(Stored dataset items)
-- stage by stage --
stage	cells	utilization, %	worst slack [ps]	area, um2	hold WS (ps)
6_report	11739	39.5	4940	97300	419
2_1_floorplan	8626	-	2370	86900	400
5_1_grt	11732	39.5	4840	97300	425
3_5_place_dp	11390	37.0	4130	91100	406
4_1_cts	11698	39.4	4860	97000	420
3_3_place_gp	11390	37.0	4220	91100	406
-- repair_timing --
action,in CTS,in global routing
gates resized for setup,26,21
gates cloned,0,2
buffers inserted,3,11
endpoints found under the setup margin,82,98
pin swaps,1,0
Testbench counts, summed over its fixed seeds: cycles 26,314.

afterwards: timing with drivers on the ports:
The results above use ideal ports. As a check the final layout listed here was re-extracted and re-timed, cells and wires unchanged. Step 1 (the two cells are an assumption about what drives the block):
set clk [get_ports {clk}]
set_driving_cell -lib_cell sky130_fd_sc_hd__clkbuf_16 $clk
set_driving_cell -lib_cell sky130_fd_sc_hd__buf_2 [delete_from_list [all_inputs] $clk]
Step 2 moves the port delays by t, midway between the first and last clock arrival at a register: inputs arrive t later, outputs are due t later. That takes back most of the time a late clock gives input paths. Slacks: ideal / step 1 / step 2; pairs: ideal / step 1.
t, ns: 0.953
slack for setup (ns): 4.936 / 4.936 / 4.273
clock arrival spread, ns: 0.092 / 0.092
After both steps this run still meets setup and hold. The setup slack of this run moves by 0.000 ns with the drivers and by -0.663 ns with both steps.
This design comes from an exercise in tuning for small area and a short achievable clock period on the open sky130 flow, not from production work.
Where RTL was checked, it was by simulation tests only, not by an equivalence proof against the original.
No functional check of the RTL was part of runs 1 to 4.
Power figures rest on the tool's default switching activity, not on a simulated workload.

<file path="flow/design.v">
module k2mix_rxdec (
    input  wire        clk,
    input  wire        rst,         
    input  wire        in_valid,
    input  wire [7:0]  in_byte,
    input  wire        in_last,
    output reg         out_valid,
    output reg  [2:0]  out_st,
    output reg  [7:0]  out_cmd,
    output reg  [7:0]  out_plen,
    output reg  [2:0]  out_kind,
    output reg  [7:0]  out_node,
    output reg  [31:0] out_val
);
    localparam [7:0] START_BYTE            = 8'h02;
    localparam [7:0] STOP_BYTE             = 8'h03;
    localparam [7:0] CMD_GET_VALUES        = 8'h04;
    localparam [7:0] CMD_SET_DUTY          = 8'h05;
    localparam [7:0] CMD_SET_CURRENT       = 8'h06;
    localparam [7:0] CMD_SET_CURRENT_BRAKE = 8'h07;
    localparam [7:0] CMD_FORWARD           = 8'h22;
    localparam [2:0] ST_OK    = 3'd1;
    localparam [2:0] ST_SHORT = 3'd2;
    localparam [2:0] ST_START = 3'd3;
    localparam [2:0] ST_LEN   = 3'd4;
    localparam [2:0] ST_SIZE  = 3'd5;
    localparam [2:0] ST_STOP  = 3'd6;
    localparam [2:0] ST_CRC   = 3'd7;
    localparam [2:0] K_RAW = 3'd0, K_DUTY = 3'd1, K_CURRENT = 3'd2,
                     K_BRAKE = 3'd3, K_GETVALUES = 3'd4, K_ROUTED = 3'd5;
    localparam [8:0] POS0 = 9'd508;
    reg  [8:0]  pos;
    reg  [15:0] crc;
    reg         b0ok;       
    reg         p2is5;      
    wire [15:0] crc_nx;
    wire [7:0]  cx = crc[15:8] ^ in_byte;
    wire [7:0]  cy = cx ^ {4'd0, cx[7:4]};
    assign crc_nx = {crc[7:0], 8'd0} ^ {cy[3:0], 12'd0} ^ {3'd0, cy, 5'd0} ^ {8'd0, cy};
    wire at0 = (pos == POS0);
    wire at1 = (pos == POS0 + 9'd1);
    wire at2 = (pos == POS0 + 9'd2);
    wire at3 = (pos == POS0 + 9'd3);
    wire at4 = (pos == 9'd0);
    wire l5  = (out_plen == 8'd5);
    wire l7  = (out_plen == 8'd7);
    wire l1  = (out_plen == 8'd1);
    wire val_sh = (l5 & (at3 | (pos <= 9'd2))) | (l7 & (pos >= 9'd1) & (pos <= 9'd4));
    wire short_c = (pos[8] & pos[7]) | at4;
    wire size_ok = (pos == {1'b0, out_plen});
    reg  [2:0] st_pre;      
    always @(*) begin
        if (short_c)                st_pre = ST_SHORT;
        else if (!b0ok)             st_pre = ST_START;
        else if (out_plen == 8'd0)  st_pre = ST_LEN;
        else if (!size_ok)          st_pre = ST_SIZE;
        else if (crc != 16'd0)      st_pre = ST_CRC;
        else                        st_pre = ST_OK;
    end
    reg  [2:0] st_r;
    reg        stop_ok;
    reg        fin;         
    wire [2:0] st = ((st_r == ST_OK || st_r == ST_CRC) && !stop_ok) ? ST_STOP : st_r;
    wire ok = (st == ST_OK);
    reg [2:0] kind;
    always @(*) begin
        if (l5 && out_cmd == CMD_SET_DUTY)                 kind = K_DUTY;
        else if (l5 && out_cmd == CMD_SET_CURRENT)         kind = K_CURRENT;
        else if (l5 && out_cmd == CMD_SET_CURRENT_BRAKE)   kind = K_BRAKE;
        else if (l1 && out_cmd == CMD_GET_VALUES)          kind = K_GETVALUES;
        else if (l7 && out_cmd == CMD_FORWARD && p2is5)    kind = K_ROUTED;
        else                                               kind = K_RAW;
    end
    wire has_val = (kind == K_DUTY) | (kind == K_CURRENT) | (kind == K_BRAKE) | (kind == K_ROUTED);
    wire last = in_valid & in_last;
    always @(posedge clk) begin
        if (rst) begin
            pos       <= POS0;
            fin       <= 1'b0;
            out_valid <= 1'b0;
        end else begin
            fin       <= last;
            out_valid <= fin;
            if (in_valid) begin
                if (in_last)
                    pos <= POS0;
                else if (!(pos[8] & !pos[7]))
                    pos <= pos + 9'd1;
            end
        end
    end
    always @(posedge clk) begin
        if (last) begin
            st_r    <= st_pre;
            stop_ok <= (in_byte == STOP_BYTE);
        end
        if (in_valid && !in_last) begin
            crc <= (at0 | at1) ? 16'd0 : crc_nx;
            if (at0) b0ok  <= (in_byte == START_BYTE);
            if (at4) p2is5 <= (in_byte == CMD_SET_DUTY);
        end
        if (fin) begin
            out_st   <= st;
            out_kind <= ok ? kind : K_RAW;
            if (!ok) out_cmd  <= 8'd0;
            if (!ok) out_plen <= 8'd0;
            if (!(ok && kind == K_ROUTED)) out_node <= 8'd0;
            if (!(ok && has_val)) out_val <= 32'd0;
        end
        if (in_valid) begin
            if (at1) out_plen <= in_byte;
            if (at2) out_cmd  <= in_byte;
            if (at3) out_node <= in_byte;
            if (val_sh) out_val <= {out_val[23:0], in_byte};
        end
    end
endmodule
</file>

> [PROBLEM REQUIREMENTS]:
Search the records line by line for the word "cells" and copy every line where it appears.

> [EXERCISE RESULT]:
stage	cells	utilization, %	worst slack [ps]	area, um2	hold WS (ps)
The results above use ideal ports. As a check the final layout listed here was re-extracted and re-timed, cells and wires unchanged. Step 1 (the two cells are an assumption about what drives the block):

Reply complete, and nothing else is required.